The Taco Terrier is a unique combination of the Toy Fox Terrier and a Chihuahua – two lively, fun, and affectionate toy dog breeds.
About Taco Terrier
Taco Terrier Basics
Two tiny, feisty breeds combined into one? The result is more than adorable! The Taco Terrier, also known as Chitoxy, Chisoxy, or Chiwoxy, is a unique combination of the Toy Fox Terrier and a Chihuahua – two lively, fun, and affectionate toy dog breeds. Of course, their crossbred offspring are no less fabulous: these tiny doggos have so many favorable traits and are quickly winning over the hearts of owners across the world. Full of energy, and always ready for antics and some goofing off, the Taco Terrier will display characteristics that are loved by many types of people. They can be a great choice for both families and solo owners – and when socialized on time, they can even get on well with children.

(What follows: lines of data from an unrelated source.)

File: src/rtl/efs_pkg.sv
package efs_pkg;

  typedef enum logic [3:0] {
    S_IDLE, S_LOAD, S_SYN, S_CLR, S_GO, S_WAIT,
    S_POLL, S_TERM, S_RADDR, S_RVAL, S_FIX, S_DONE
  } seq_state_t;

  // engine register map (addresses decoded by the engine)
  localparam logic [3:0] RA_LOAD   = 4'd0;
  localparam logic [3:0] RA_SYN0   = 4'd1;
  localparam logic [3:0] RA_STAT   = 4'd5;
  localparam logic [3:0] RA_EADDR0 = 4'd6;
  localparam logic [3:0] RA_EADDR1 = 4'd7;
  localparam logic [3:0] RA_EVAL0  = 4'd8;
  localparam logic [3:0] RA_EVAL1  = 4'd9;

  // status word fields
  localparam int ST_LSB  = 8;
  localparam int CNT_LSB = 16;

endpackage

File: src/rtl/efs_wait_timer.sv
module efs_wait_timer #(
  parameter int LIMIT = 12500
) (
  input  logic clk,
  input  logic rst_n,
  input  logic clear,
  input  logic run,
  output logic expired
);
  localparam int CW = $clog2(LIMIT + 1);

  logic [CW-1:0] cnt;

  always_ff @(posedge clk) begin
    if (!rst_n)                               cnt <= '0;
    else if (clear)                           cnt <= '0;
    else if (run && cnt != CW'(LIMIT))        cnt <= cnt + 1'b1;
  end

  assign expired = (cnt == CW'(LIMIT));

endmodule

File: src/rtl/efs_err_decode.sv
module efs_err_decode #(
  parameter int CODE_W       = 10,
  parameter int SECTOR_BYTES = 512,
  parameter int IDX_W        = 9
) (
  input  logic [31:0]      addr_word,
  input  logic [31:0]      val_word,
  input  logic             odd,
  output logic [IDX_W-1:0] byte_idx,
  output logic [7:0]       xor_mask,
  output logic             in_range
);
  localparam int MIRROR = SECTOR_BYTES + 7;
  localparam int MW     = $clog2(MIRROR + 1);
  localparam int AW     = ((CODE_W > MW) ? CODE_W : MW) + 1;

  logic [CODE_W-1:0] loc_raw;
  logic [AW-1:0]     loc;
  logic [AW-1:0]     diff;

  assign loc_raw  = odd ? addr_word[16 +: CODE_W] : addr_word[0 +: CODE_W];
  assign xor_mask = odd ? val_word[23:16] : val_word[7:0];
  assign loc      = AW'(loc_raw);
  assign diff     = AW'(MIRROR) - loc;
  assign in_range = (loc <= AW'(MIRROR)) && (loc > AW'(MIRROR - SECTOR_BYTES));
  assign byte_idx = diff[IDX_W-1:0];

  logic unused_bits;
  assign unused_bits = ^{addr_word, val_word[31:24], val_word[15:8], diff};

endmodule
--- src/rtl/presc_pkg.sv ---
package presc_pkg;

    localparam int REG_W    = 3;
    localparam int SRST_BIT = 0;
    localparam int ARST_BIT = 1;
    localparam int HOLD_BIT = 2;
    localparam int SEL_W    = 3;
    localparam int N_TAPS   = 4;

    typedef enum logic [1:0] {
        ST_RUN,
        ST_PULSE,
        ST_ARMED,
        ST_HELD
    } ctrl_state_e;

    typedef enum logic [SEL_W-1:0] {
        SEL_OFF     = 3'd0,
        SEL_DIV1    = 3'd1,
        SEL_DIV8    = 3'd2,
        SEL_DIV64   = 3'd3,
        SEL_DIV256  = 3'd4,
        SEL_DIV1024 = 3'd5,
        SEL_EXT     = 3'd6,
        SEL_OFF_ALT = 3'd7
    } clk_sel_e;

    // log2 of the divide ratio for each prescaled tap
    function automatic int tap_shift(input int idx);
        case (idx)
            0:       return 3;
            1:       return 6;
            2:       return 8;
            default: return 10;
        endcase
    endfunction

endpackage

The parent breeds of the Taco Terrier have certainly been around for quite a while. The Toy Fox Terrier is a well-known and recognized breed, that evolved directly from the larger (but still small) Smooth Fox Terrier. These dogs likely appeared around the start of the 1900s, in England. In their original form, these terriers were hard-working dogs, skilled in ratting, baiting, and similar terrier tasks. But in their toy form, they were certainly best suited as intelligent, loyal, fun, and cute house pets.
The Chihuahua has been around for even longer than that! This goofy little breed that we all know and love has some truly far-reaching origins. When first arriving in the New World, the Spanish Conquistadors encountered the proud and ancient Aztecs. And with them were the tiny Chihuahuas! How they were called back then we don’t know for sure, but their modern name comes from the Mexican state of Chihuahua, where they originate.
The offspring of these two breeds is the Taco Terrier. It is just one in the line of many unique designer breeds that have appeared during the 1990s in America. These origins certainly make it a very young breed of dog, but it matters little – this designer dog has already captivated so many hearts!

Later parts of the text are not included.